First a golden reference image is generated using OpenCV.
int run_opencv_ref(cv::Mat& srcImageR, cv::Mat& dstRefImage, float coeff[9]) {
cv::Mat tmpImage;
cv::Mat kernel = cv::Mat(3, 3, CV_32F, coeff);
cv::filter2D(srcImageR, dstRefImage, -1, kernel, cv::Point(-1, -1), 0, cv::BORDER_REPLICATE);
return 0;
}
Then, xclbin
is loaded on the device and the device handles are created.
xF::deviceInit(xclBinName);
Buffers for input and output data are created using the XRT APIs and data from input CV::Mat
is copied to the XRT buffer.
void* srcData = nullptr;
xrt::bo src_hndl = xrt::bo(xF::gpDhdl, (srcImageR.total() * srcImageR.elemSize()), 0, 0);
srcData = src_hndl.map();
memcpy(srcData, srcImageR.data, (srcImageR.total() * srcImageR.elemSize()));
// Allocate output buffer
void* dstData = nullptr;
xrt::bo ptr_dstHndl = xrt::bo(xF::gpDhdl, (op_height * op_width * srcImageR.elemSize()), 0, 0);
dstData = ptr_dstHndl.map();
cv::Mat dst(op_height, op_width, srcImageR.type(), dstData);
xfcvDataMovers
objects tiler and stitcher are created. For more details on xfcvDataMovers
refer to xfcvDataMovers
xF::xfcvDataMovers<xF::TILER, int16_t, MAX_TILE_HEIGHT, MAX_TILE_WIDTH, VECTORIZATION_FACTOR> tiler(1, 1);
xF::xfcvDataMovers<xF::STITCHER, int16_t, MAX_TILE_HEIGHT, MAX_TILE_WIDTH, VECTORIZATION_FACTOR> stitcher;
ADF graph is initialized and the filter coefficients are updated.

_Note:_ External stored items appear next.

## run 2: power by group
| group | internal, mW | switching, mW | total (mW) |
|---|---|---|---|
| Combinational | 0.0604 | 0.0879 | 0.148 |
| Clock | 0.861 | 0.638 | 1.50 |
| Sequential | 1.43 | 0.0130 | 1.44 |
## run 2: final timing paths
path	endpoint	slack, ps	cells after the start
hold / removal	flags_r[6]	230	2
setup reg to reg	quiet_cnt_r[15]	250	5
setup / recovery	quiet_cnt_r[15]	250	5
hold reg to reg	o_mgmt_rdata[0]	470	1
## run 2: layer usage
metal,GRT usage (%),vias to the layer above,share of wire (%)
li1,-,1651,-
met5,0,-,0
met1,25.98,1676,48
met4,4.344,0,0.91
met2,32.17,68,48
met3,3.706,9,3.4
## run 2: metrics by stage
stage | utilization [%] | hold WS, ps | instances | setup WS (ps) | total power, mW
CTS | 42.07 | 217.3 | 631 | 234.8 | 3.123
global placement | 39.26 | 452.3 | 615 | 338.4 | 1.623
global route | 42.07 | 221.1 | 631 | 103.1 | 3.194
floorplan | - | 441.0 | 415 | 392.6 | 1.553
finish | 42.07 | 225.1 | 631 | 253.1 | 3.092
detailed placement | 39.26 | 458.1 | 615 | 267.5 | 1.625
File: src/uem_engine.sv
/*
 Endpoint mode engine: decides the handshake for each token and updates the
 endpoint mode and count registers, with three 8-byte endpoint buffers.
 Assumes a packet layer that decodes tokens and checks CRC, that delivers
 each data byte before the matching token/packet summary, and that reports
 whether the host ACKed transmitted IN data.
*/
// Chosen here: the strobed register port.
// Functional notes
// RULE1: Control SETUP up to ten bytes valid: ACK, set flags, store, mode 0001.
// RULE2: Control mode 0011: STALL IN and valid OUT, registers unchanged.
// RULE3: Control mode 0001: NAK IN and valid OUT, registers unchanged.
// RULE4: Control 1111 IN: send count; on host ACK set flags, mode 0001.
// RULE5: Control 1111 OUT count 2 toggle 1: ACK, flags, count, mode 0010.
// RULE6: Control 1111/0010 bad status OUT: STALL, mode 0011, interrupt.
// RULE7: Control 0010 IN: STALL, mode 0011, interrupt.
// RULE8: Control 0010 good status OUT: ACK, flags, count 2, mode kept.
// RULE9: Control 1011/0110 IN: zero-length data; on ACK flags, mode 0011.
// RULE10: Control 1011 valid OUT: ACK, store, flags, count, mode 0001.
// RULE11: Control 0110 valid OUT: STALL, mode 0011, interrupt.
// RULE12: Data OUT too long or invalid: no handshake, registers unchanged.
// RULE13: Data 1001 stall clear valid OUT: ACK, store, count, mode 1000.
// RULE14: Data 1001 stall set valid OUT: STALL, nothing else changes.
// RULE15: Data 1000/1100: NAK; interrupt only if NAK interrupt enabled.
// RULE16: Data 1101 stall clear IN: send count; on ACK flag, mode 1100.
// RULE17: Data 1101 stall set: STALL IN, ignore OUT.
// RULE18: Count register: toggle bit 7, valid bit 6, count bits 3:0.
// RULE19: Firmware write to control mode clears its four flag bits.
// RULE20: Status check ACKs only toggle 1 packets of expected length.
// RULE21: Without host ACK of IN data nothing changes, data resent.
`timescale 1ns/1ps
`include "uem_consts.svh"

module uem_engine #(
   parameter int MAX_DATA = 8
) (
   // Clock and reset
   input wire logic clk,
   input wire logic resetn,
   // Register port
   input wire logic [7:0] regAddr,
   input wire logic [7:0] regWdata,
   input wire logic regWr,
   input wire logic regRd,
   output logic [7:0] regRdata,
   // Packet layer
   input wire uem_pkg::uem_tok_s tokIn,
   input wire uem_pkg::uem_byte_s byteIn,
   input wire logic hostAck,
   output uem_pkg::uem_resp_s respOut,
   // Status
   output logic usbEnable,
   output logic [6:0] devAddr,
   output logic [2:0] epIrq
);
   import uem_pkg::*;

   initial begin
      if (MAX_DATA < 1 || MAX_DATA > `UEM_BUF_DEPTH) begin
         $error("MAX_DATA out of range");
      end
   end

   // ==========================================================
   // Reset release
   logic rstSync1_reg, rstN_reg;
   always_ff @(posedge clk or negedge resetn) begin
      if (!resetn) begin
         rstSync1_reg <= 1'b0;
         rstN_reg <= 1'b0;
      end else begin
         rstSync1_reg <= 1'b1;
         rstN_reg <= rstSync1_reg;
      end
   end

   // ==========================================================
   // Registers
   logic [7:0] enable_reg;
   logic [7:0] cnt_reg [3];
   logic [7:0] mode_reg [3];
   logic [7:0] buf_reg [3][`UEM_BUF_DEPTH];
   logic [7:0] cnt_next [3];
   logic [7:0] mode_next [3];
   logic [2:0] irq_next;
   uem_resp_s resp_next;
   // Pending IN transmission waiting on the host's ACK.
   logic pendValid_reg, pendValid_next;
   logic [1:0] pendEp_reg, pendEp_next;

   // ==========================================================
   // Decode
   wire logic [1:0] ep = tokIn.endp;
   wire logic epOk = (ep != 2'd3) && enable_reg[7];
   wire logic [7:0] curMode = (ep == 2'd3) ? 8'h00 : mode_reg[ep];
   wire logic [7:0] curCnt = (ep == 2'd3) ? 8'h00 : cnt_reg[ep];
   wire logic [3:0] mode = curMode[3:0];
   wire logic isSetup = tokIn.valid && epOk && tokIn.kind == UEM_TOK_SETUP;
   wire logic isIn = tokIn.valid && epOk && tokIn.kind == UEM_TOK_IN;
   wire logic isOut = tokIn.valid && epOk && tokIn.kind == UEM_TOK_OUT;
   wire logic ctrlOk = tokIn.dataOk && tokIn.count <= `UEM_CTRL_MAX;
   wire logic dataLenOk = tokIn.dataOk &&
      tokIn.count <= 4'(MAX_DATA);
   wire logic goodStatus = tokIn.count == `UEM_STATUS_LEN && tokIn.toggle;
   wire logic stallBit = curMode[`UEM_MODE_STALL];
   wire logic nakIe = curMode[`UEM_MODE_NAKIE];
   wire logic bufWrEn = byteIn.valid && tokIn.endp != 2'd3;
   wire logic [7:0] cntUpd = {tokIn.toggle, 1'b1, 2'b00, tokIn.count};
   wire logic [7:0] fwBufOff = regAddr - `UEM_ADDR_BUF0;
   wire logic [1:0] fwBufEp = fwBufOff[4:3];
   wire logic fwBufHit = regAddr >= `UEM_ADDR_BUF0 &&
      regAddr < `UEM_ADDR_BUF2 + 8'(`UEM_BUF_DEPTH);

   // ==========================================================
   // Response decision
   always_comb begin
      for (int i = 0; i < 3; i++) begin
         cnt_next[i] = cnt_reg[i];
         mode_next[i] = mode_reg[i];
      end
      irq_next = 3'b000;
      resp_next = '0;
      pendValid_next = pendValid_reg;
      pendEp_next = pendEp_reg;
      if (pendValid_reg && hostAck) begin
         pendValid_next = 1'b0;
         irq_next[pendEp_reg] = 1'b1;
         if (pendEp_reg == 2'd0) begin
            mode_next[0][`UEM_MODE_IN] = 1'b1;
            mode_next[0][`UEM_MODE_ACKD] = 1'b1;
            mode_next[0][3:0] = (mode_reg[0][3:0] == `UEM_M_ACKIN_STOUT) ?
               `UEM_M_NAKIO : `UEM_M_STALLIO; // [RULE4] [RULE9]
         end else begin
            mode_next[pendEp_reg][`UEM_MODE_ACKD] = 1'b1;
            mode_next[pendEp_reg][3:0] = `UEM_M_NAKIN; // [RULE16]
         end
      end else if (tokIn.valid) begin
         // A new token without host ACK drops the pending IN. [RULE21]
         pendValid_next = 1'b0;
      end
      if (tokIn.valid && epOk && ep == 2'd0 &&
            mode != `UEM_M_DISABLE) begin
         if (isSetup && ctrlOk) begin
            resp_next = '{1'b1, UEM_HS_ACK, 4'h0, 1'b0};
            mode_next[0] = {1'b1, 2'b00, 1'b1, `UEM_M_NAKIO}; // [RULE1]
            cnt_next[0] = cntUpd; // [RULE18]
            irq_next[0] = 1'b1;
         end else if (isIn) begin
            case (mode)
               `UEM_M_STALLIO: resp_next.hs = UEM_HS_STALL; // [RULE2]
               `UEM_M_NAKIO: resp_next.hs = UEM_HS_NAK; // [RULE3]
               `UEM_M_STOUT: begin
                  resp_next.hs = UEM_HS_STALL;
                  mode_next[0][3:0] = `UEM_M_STALLIO; // [RULE7]
                  irq_next[0] = 1'b1;
               end
               `UEM_M_ACKIN_STOUT, `UEM_M_ACKOUT_STIN, `UEM_M_STIN: begin
                  resp_next.hs = UEM_HS_DATA;
                  resp_next.toggle = curCnt[`UEM_CNT_TOG];
                  resp_next.count = (mode == `UEM_M_ACKIN_STOUT) ?
                     curCnt[3:0] : 4'h0; // [RULE4] [RULE9]
                  pendValid_next = 1'b1;
                  pendEp_next = 2'd0;
               end
               default: resp_next.hs = UEM_HS_NONE;
            endcase
            resp_next.valid = resp_next.hs != UEM_HS_NONE;
         end else if (isOut && ctrlOk) begin
            case (mode)
               `UEM_M_STALLIO: resp_next.hs = UEM_HS_STALL; // [RULE2]
               `UEM_M_NAKIO: resp_next.hs = UEM_HS_NAK; // [RULE3]
               `UEM_M_ACKIN_STOUT, `UEM_M_STOUT: begin
                  irq_next[0] = 1'b1;
                  if (goodStatus) begin // [RULE20]
                     resp_next.hs = UEM_HS_ACK;
                     mode_next[0][`UEM_MODE_OUT] = 1'b1;
                     mode_next[0][`UEM_MODE_ACKD] = 1'b1;
                     cnt_next[0] = {2'b11, 2'b00, `UEM_STATUS_LEN};
                     if (mode == `UEM_M_ACKIN_STOUT) begin
                        mode_next[0][3:0] = `UEM_M_STOUT; // [RULE5]
                     end // Mode 0010 keeps its mode. [RULE8]
                  end else begin
                     resp_next.hs = UEM_HS_STALL;
                     mode_next[0][3:0] = `UEM_M_STALLIO; // [RULE6]
                  end
               end
               `UEM_M_ACKOUT_STIN: begin
                  resp_next.hs = UEM_HS_ACK;
                  mode_next[0][`UEM_MODE_OUT] = 1'b1;
                  mode_next[0][`UEM_MODE_ACKD] = 1'b1;
                  mode_next[0][3:0] = `UEM_M_NAKIO; // [RULE10]
                  cnt_next[0] = cntUpd;
                  irq_next[0] = 1'b1;
               end
               `UEM_M_STIN: begin
                  resp_next.hs = UEM_HS_STALL;
                  mode_next[0][3:0] = `UEM_M_STALLIO; // [RULE11]
                  irq_next[0] = 1'b1;
               end
               default: resp_next.hs = UEM_HS_NONE;
            endcase
            resp_next.valid = resp_next.hs != UEM_HS_NONE;
         end
      end else if (tokIn.valid && epOk && ep != 2'd0) begin
         if (isOut && dataLenOk) begin // [RULE12]
            case (mode)
               `UEM_M_ACKOUT: begin
                  if (stallBit) begin
                     resp_next.hs = UEM_HS_STALL; // [RULE14]
                  end else begin
                     resp_next.hs = UEM_HS_ACK;
                     mode_next[ep][`UEM_MODE_ACKD] = 1'b1;
                     mode_next[ep][3:0] = `UEM_M_NAKOUT; // [RULE13]
                     cnt_next[ep] = cntUpd;
                     irq_next[ep] = 1'b1;
                  end
               end
               `UEM_M_NAKOUT: begin
                  resp_next.hs = UEM_HS_NAK;
                  irq_next[ep] = nakIe; // [RULE15]
               end
               default: resp_next.hs = UEM_HS_NONE; // [RULE17]
            endcase
         end else if (isIn) begin
            case (mode)
               `UEM_M_ACKIN: begin
                  if (stallBit) begin
                     resp_next.hs = UEM_HS_STALL; // [RULE17]
                  end else begin
                     resp_next.hs = UEM_HS_DATA; // [RULE16]
                     resp_next.count = curCnt[3:0];
                     resp_next.toggle = curCnt[`UEM_CNT_TOG];
                     pendValid_next = 1'b1;
                     pendEp_next = ep;
                  end
               end
               `UEM_M_NAKIN: begin
                  resp_next.hs = UEM_HS_NAK;
                  irq_next[ep] = nakIe; // [RULE15]
               end
               default: resp_next.hs = UEM_HS_NONE;
            endcase
         end
         resp_next.valid = resp_next.hs != UEM_HS_NONE;
      end
   end

   // ==========================================================
   // Firmware register writes; engine updates win over them.
   wire logic engMode [3];
   wire logic engCnt [3];
   genvar g;
   generate
      for (g = 0; g < 3; g++) begin : gEp
         assign engMode[g] = mode_next[g] != mode_reg[g];
         assign engCnt[g] = cnt_next[g] != cnt_reg[g];
         always_ff @(posedge clk or negedge rstN_reg) begin
            if (!rstN_reg) begin
               mode_reg[g] <= `UEM_REG_RESET;
               cnt_reg[g] <= `UEM_REG_RESET;
            end else begin
               if (engMode[g]) begin
                  mode_reg[g] <= mode_next[g];
               end else if (regWr && regAddr == `UEM_ADDR_MODE0 + 8'(g)) begin
                  mode_reg[g] <= (g == 0) ? {4'h0, regWdata[3:0]} :
                     {regWdata[7:5], mode_reg[g][4] & ~1'b1,
                     regWdata[3:0]}; // [RULE19]
               end
               if (engCnt[g]) begin
                  cnt_reg[g] <= cnt_next[g];
               end else if (regWr && regAddr == `UEM_ADDR_CNT0 + 8'(g)) begin
                  cnt_reg[g] <= {regWdata[7:6], 2'b00, regWdata[3:0]};
               end
            end
         end
      end
   endgenerate

   always_ff @(posedge clk) begin
      if (bufWrEn) begin
         buf_reg[byteIn.valid ? tokIn.endp : 2'd0][byteIn.index] <=
            byteIn.data;
      end else if (regWr && fwBufHit) begin
         buf_reg[fwBufEp][fwBufOff[2:0]] <= regWdata;
      end
   end

   // ==========================================================
   // Read mux and outputs
   wire logic [7:0] rdMux =
      regAddr == `UEM_ADDR_ENABLE ? enable_reg :
      (regAddr >= `UEM_ADDR_CNT0 && regAddr <= `UEM_ADDR_CNT2) ?
         cnt_reg[2'(regAddr - `UEM_ADDR_CNT0)] :
      (regAddr >= `UEM_ADDR_MODE0 && regAddr <= `UEM_ADDR_MODE2) ?
         mode_reg[2'(regAddr - `UEM_ADDR_MODE0)] & 8'hBF | 
         (regAddr == `UEM_ADDR_MODE0 ? mode_reg[0] & 8'h40 : 8'h00) :
      fwBufHit ? buf_reg[fwBufEp][fwBufOff[2:0]] : 8'h00;

   always_ff @(posedge clk or negedge rstN_reg) begin
      if (!rstN_reg) begin
         enable_reg <= `UEM_REG_RESET;
         regRdata <= 8'h00;
         respOut <= '0;
         epIrq <= 3'b000;
         usbEnable <= 1'b0;
         devAddr <= 7'h00;
         pendValid_reg <= 1'b0;
         pendEp_reg <= 2'd0;
      end else begin
         if (regWr && regAddr == `UEM_ADDR_ENABLE) begin
            enable_reg <= regWdata;
         end
         regRdata <= regRd ? rdMux : 8'h00;
         respOut <= resp_next;
         epIrq <= irq_next;
         usbEnable <= enable_reg[7];
         devAddr <= enable_reg[6:0];
         pendValid_reg <= pendValid_next;
         pendEp_reg <= pendEp_next;
      end
   end

   // ==========================================================
   // Checks
   AST_SETUP_ACK: assert property ( // [RULE1]
      @(posedge clk) disable iff (!rstN_reg)
      isSetup && ctrlOk && ep == 2'd0 && mode != 4'h0 |=>
      respOut.hs == UEM_HS_ACK && mode_reg[0][3:0] == 4'h1 && epIrq[0])
      else $error("setup not acked");
   AST_STALL_MODE: assert property ( // [RULE2]
      @(posedge clk) disable iff (!rstN_reg)
      isIn && ep == 2'd0 && mode == 4'h3 |=>
      respOut.hs == UEM_HS_STALL && $stable(mode_reg[0]))
      else $error("stall mode wrong");
   AST_NAK_MODE: assert property ( // [RULE3]
      @(posedge clk) disable iff (!rstN_reg)
      isIn && ep == 2'd0 && mode == 4'h1 |=>
      respOut.hs == UEM_HS_NAK && !epIrq[0])
      else $error("nak mode wrong");
   AST_STATUS_IN_STALL: assert property ( // [RULE7]
      @(posedge clk) disable iff (!rstN_reg)
      isIn && ep == 2'd0 && mode == 4'h2 |=>
      mode_reg[0][3:0] == 4'h3 && epIrq[0])
      else $error("status out in not stalled");
   AST_GOOD_STATUS: assert property ( // [RULE5]
      @(posedge clk) disable iff (!rstN_reg)
      isOut && ctrlOk && goodStatus && ep == 2'd0 && mode == 4'hF |=>
      mode_reg[0][3:0] == 4'h2 && cnt_reg[0] == 8'hC2)
      else $error("good status wrong");
   AST_BAD_STATUS: assert property ( // [RULE6]
      @(posedge clk) disable iff (!rstN_reg)
      isOut && ctrlOk && !goodStatus && ep == 2'd0 && mode == 4'h2 |=>
      respOut.hs == UEM_HS_STALL && mode_reg[0][3:0] == 4'h3)
      else $error("bad status wrong");
   AST_DATA_ACK: assert property ( // [RULE13]
      @(posedge clk) disable iff (!rstN_reg)
      isOut && dataLenOk && ep != 2'd0 && mode == 4'h9 && !stallBit |=>
      mode_reg[$past(ep)][3:0] == 4'h8)
      else $error("data out not acked");
   AST_DATA_BAD: assert property ( // [RULE12]
      @(posedge clk) disable iff (!rstN_reg)
      isOut && !dataLenOk && ep != 2'd0 && !(pendValid_reg && hostAck) |=>
      respOut.valid == 1'b0 && epIrq == 3'b000)
      else $error("bad data out answered");
endmodule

auto gHndl = xrt::graph(xF::gpDhdl, xF::xclbin_uuid, "filter_graph");
gHndl.reset();
gHndl.update("filter_graph.k1.in[1]", float2fixed_coeff<10, 16>(kData));
Metadata containing the tile information is generated.
tiler.compute_metadata(srcImageR.size());
The data transfer to AIE via datamovers is initiated along with graph run. Further execution waits until the data transfer is complete.
auto tiles_sz = tiler.host2aie_nb(&src_hndl, srcImageR.size());
stitcher.aie2host_nb(&dst_hndl, dst.size(), tiles_sz);
gHndl.run(tiles_sz[0] * tiles_sz[1]);
gHndl.wait();
tiler.wait();
stitcher.wait();